#### [What the exercise asks]
Your task is to transcribe the entries below exactly, from their first line down to the line containing "sample as the", and to stop there.

#### [Items from a dataset]
-=-=-=-=-

File: src/rtl/sample_sequencer.sv
// Sample playback sequencer: walks a synchronous sample memory from address 0,
// offers each sample on a valid/ready stream, holds it for a fixed number of
// cycles after acceptance, and drives bit 0 of the current sample as the
// serial line. Supports one-shot and loop playback, abort and a done pulse.
module sample_sequencer #(
  parameter int DATA_WIDTH  = 8,
  parameter int MEM_DEPTH   = 100,
  parameter int ADDR_WIDTH  = 7,
  parameter int HOLD_CYCLES = 10
) (
  input  logic                  clk,
  input  logic                  rstn,
  input  logic                  start,
  input  logic                  stop,
  input  logic                  loop_en,
  input  logic [ADDR_WIDTH-1:0] num_samples,
  output logic                  mem_rd_en,
  output logic [ADDR_WIDTH-1:0] mem_addr,
  input  logic [DATA_WIDTH-1:0] mem_rd_data,
  output logic                  smp_valid,
  input  logic                  smp_ready,
  output logic [DATA_WIDTH-1:0] smp_data,
  output logic                  bit_out,
  output logic                  busy,
  output logic                  done,
  output logic [15:0]           sample_count
);

  // Hold counter only ever holds HOLD_CYCLES-2 or less; the +1 keeps the
  // width at least one bit when HOLD_CYCLES is 1.
  localparam int CNT_W = $clog2(HOLD_CYCLES + 1);
  localparam logic [CNT_W-1:0] HOLD_LOAD =
    CNT_W'((HOLD_CYCLES >= 2) ? HOLD_CYCLES - 2 : 0);
  // One extra bit so a depth equal to 2^ADDR_WIDTH is still representable.
  localparam logic [ADDR_WIDTH:0] DEPTH = (ADDR_WIDTH + 1)'(MEM_DEPTH);

  typedef enum logic [2:0] {
    S_IDLE,
    S_FETCH,
    S_WAIT,
    S_PRESENT,
    S_HOLD,
    S_DONE
  } state_t;

  state_t                state, state_nx;
  logic [ADDR_WIDTH-1:0] idx, idx_nx;
  logic [ADDR_WIDTH:0]   len, len_nx;
  logic [ADDR_WIDTH:0]   len_req;
  logic [CNT_W-1:0]      hold_cnt, hold_nx;
  logic [DATA_WIDTH-1:0] data_nx;
  logic [15:0]           count_nx;
  logic                  advance;
  logic                  last;

  // Requested length, clamped to the whole memory when zero or too large.
  always_comb begin
    len_req = {1'b0, num_samples};
    if (num_samples == '0 || len_req > DEPTH) len_req = DEPTH;
  end

  assign last = ({1'b0, idx} == len - (ADDR_WIDTH + 1)'(1));

  // Next-state and datapath updates for the playback sequence.
  always_comb begin
    // NOTE: every signal assigned here gets a default first, otherwise paths
    // that skip an assignment infer latches.
    state_nx = state;
    idx_nx   = idx;
    len_nx   = len;
    hold_nx  = hold_cnt;
    data_nx  = smp_data;
    count_nx = sample_count;
    advance  = 1'b0;

    case (state)
      S_IDLE: begin
        if (start && !stop) begin
          len_nx   = len_req;
          idx_nx   = '0;
          count_nx = '0;
          state_nx = S_FETCH;
        end
      end
      S_FETCH: state_nx = S_WAIT;
      S_WAIT: begin
        data_nx  = mem_rd_data;
        state_nx = S_PRESENT;
      end
      S_PRESENT: begin
        if (smp_ready) begin
          count_nx = sample_count + 16'd1;
          if (HOLD_CYCLES == 1) begin
            advance = 1'b1;
          end else begin
            hold_nx  = HOLD_LOAD;
            state_nx = S_HOLD;
          end
        end
      end
      S_HOLD: begin
        if (hold_cnt == '0) advance = 1'b1;
        else                hold_nx = hold_cnt - CNT_W'(1);
      end
      S_DONE:  state_nx = S_IDLE;
      default: state_nx = S_IDLE;
    endcase

    // Move to the next sample, wrap for loop playback, or finish.
    if (advance) begin
      if (!last) begin
        idx_nx   = idx + ADDR_WIDTH'(1);
        state_nx = S_FETCH;
      end else if (loop_en) begin
        idx_nx   = '0;
        state_nx = S_FETCH;
      end else begin
        state_nx = S_DONE;
      end
    end

    // Abort wins over everything; read data still in flight is dropped, but
    // a handshake in the same cycle has already been counted above.
    if (stop && state != S_IDLE) begin
      state_nx = S_IDLE;
      data_nx  = smp_data;
    end
  end

  // State and datapath registers with synchronous active-low reset.
  always_ff @(posedge clk) begin
    // NOTE: sequential state uses non-blocking assignments so every register
    // samples pre-edge values regardless of statement order.
    if (!rstn) begin
      state        <= S_IDLE;
      idx          <= '0;
      len          <= '0;
      hold_cnt     <= '0;
      smp_data     <= '0;
      sample_count <= '0;
    end else begin
      state        <= state_nx;
      idx          <= idx_nx;
      len          <= len_nx;
      hold_cnt     <= hold_nx;
      smp_data     <= data_nx;
      sample_count <= count_nx;
    end
  end

  assign mem_rd_en = (state == S_FETCH);
  assign mem_addr  = idx;
  assign smp_valid = (state == S_PRESENT);
  assign busy      = (state != S_IDLE);
  assign done      = (state == S_DONE);
  assign bit_out   = smp_data[0];

endmodule

File: config.mk
export PLATFORM = sky130hd
export DESIGN_NAME = sample_sequencer
export DESIGN_NICKNAME = d
export VERILOG_FILES = /design/src/rtl/sample_sequencer.sv
export SDC_FILE = /design/constraint.sdc
export NUM_CORES = 1
export LEC_CHECK = 0
export CAP_MARGIN = 0
export CELL_PAD_IN_SITES_DETAIL_PLACEMENT = 2
export CELL_PAD_IN_SITES_GLOBAL_PLACEMENT = 2
export CORE_MARGIN = 2
export CORE_UTILIZATION = 32
export CTS_BUF_LIST = sky130_fd_sc_hd__clkbuf_4 sky130_fd_sc_hd__clkbuf_8
export CTS_CLUSTER_SIZE = 8
export DETAILED_ROUTE_END_ITERATION = 8
export GPL_TIMING_DRIVEN = 0
export PLACE_DENSITY_LB_ADDON = 0.1
export SLEW_MARGIN = 20
export SYNTH_ARGS = -nofsm -noshare
export SYNTH_HDL_FRONTEND = slang
export SYNTH_SLANG_ARGS = --single-unit
File: constraint.sdc
create_clock -name clk -period 6.6 [get_ports clk]
set_input_delay 0.99 -clock clk [delete_from_list [all_inputs] [get_ports clk]]
set_output_delay 0.99 -clock clk [all_outputs]
set_load 0.005 [all_outputs]
==> reports/results.tsv, run 1 <==
stage	metric	value	unit
run_status	status	finished clean	
final_layout	diodes	0	
sta	whs	459	ps
clocking	cts.path.max_buffers	2	
sta	max_freq	324	MHz
synthesis	synth_cell_type_count	59	
detailed_routing	viasPerCell	5.06	
power_and_ir_drop	power_switching	141	uW
grt	grt_max_degree	14	
power_and_ir_drop	pwr-share-comb	0.135	
clocking	h-tree-depth	2	
power_and_ir_drop	seqPwrFrac	0.483	
critical_path	r2r_cells	8	
synthesis	avgSynthCellArea	8.80	sq um
placed_design	post-dp-hpwl	5140	um
detailed_routing	dr.pass1.iters	4	
sta	tightestPinTransition	776	ps
sta	skew	7.20	ps
synthesis	syn-num-nets	292	
synthesis	yosys_register_bits	45	
final_layout	multiInputGateArea	1360	sq um
die	die_y	89.5	um
sta	hold_viol_final	0	
grt	antenna_found_initial	0	
detailed_routing	wl	6680	um
power_and_ir_drop	p_leak	1.17	nW
clocking	hold_buffers	0	
synthesis	synthFlopType	dfxtp_1	
power_and_ir_drop	swShare	0.241	
clocking	cts_tree	built	
synthesis	async_flop_share	0	
final_layout	layoutNonFillerInstCount	429	
synthesis	synth_cells	266	
hold_path	min_path_type	reg -> reg	
critical_path	critPathKind	in -> reg	
die	core_region_area	7180	sq um
power_and_ir_drop	peakVddDrop	0.0781	mV
die	ioPinCount	57	
critical_path	r2r_slack	3920	ps
synthesis	synth_area	2340	sq um
sta	grt_setup_unrepaired	false	
grt	grt_pass1_wl	10900	um
sta	fin_crit	3080	ps
clocking	numCtsBuffers	5	
sta	setup_viol	0	
detailed_routing	antenna_left	0	
clocking	clock_sinks	45	
synthesis	synth_warnings	0	
sta	setup_tns	0	ps
hold_path	hold_path_depth	2	
power_and_ir_drop	power.density	186	nW/um^2
placed_design	gp_congestion	0.735	
hold_path	holdPathEnd	smp_data[2]	
placed_design	dp.cells	421	
final_layout	num-nets-final	355	
flow_run	max_cap_viol_count	0	
power_and_ir_drop	pwr-share-clk	0.381	
final_layout	regArea	901	sq um
grt	grt_usage	0.177	
critical_path	timing.rr.end	mem_addr[2]	
final_layout	mostFrequentLayoutCells	clkdlybuf4s50_1, dfxtp_1, nand2_1, nor2_1, xnor2_1	
clocking	insertion_delay	300	ps
final_layout	syn2layout_area_growth	34.7	%
detailed_routing	drc	0	
critical_path	crit_required	6770	ps
final_layout	layout-drive-gt1-share	0.0848	
detailed_routing	vias	2172	
die	fp.dieW	89.5	um
critical_path	crit_path_max_fanout	7	
critical_path	cp-start-kind	primary input	
detailed_routing	wl_per_cell	15.6	um
clocking	clockRootBuffer	clkbuf_8	
hold_path	min_from	smp_data[2]	
final_layout	fillers	801	
die	initial_core_util	0.326	
clocking	postCtsSetupRepairBufs	0	
placed_design	portBuffers	56	
detailed_routing	drt_iter0_drc	87	
grt	grt_pass1_vias	2299	
synthesis	synth-edff-count	0	
clocking	clk_pin_slew	90	ps
clocking	post_cts_resized	0	
sta	relSlewSlack	0.478	
critical_path	rr_startpoint	len[0]	
sta	slew_viol_final	0	
final_layout	final_common_cell	clkdlybuf4s50_1	
power_and_ir_drop	internal-power	445	uW
synthesis	seq_area_frac_synth	0.385	
sta	fin_crit_sh	0.467	
die	dieArea	8010	sq um
die	placementRows	31	
grt	globalRouteOverflowTotal	0	
critical_path	worstPathArrival	3260	ps
critical_path	end_kind	flip-flop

-=-=-=-=-

#### [Task solution]
File: src/rtl/sample_sequencer.sv
// Sample playback sequencer: walks a synchronous sample memory from address 0,
// offers each sample on a valid/ready stream, holds it for a fixed number of
// cycles after acceptance, and drives bit 0 of the current sample as the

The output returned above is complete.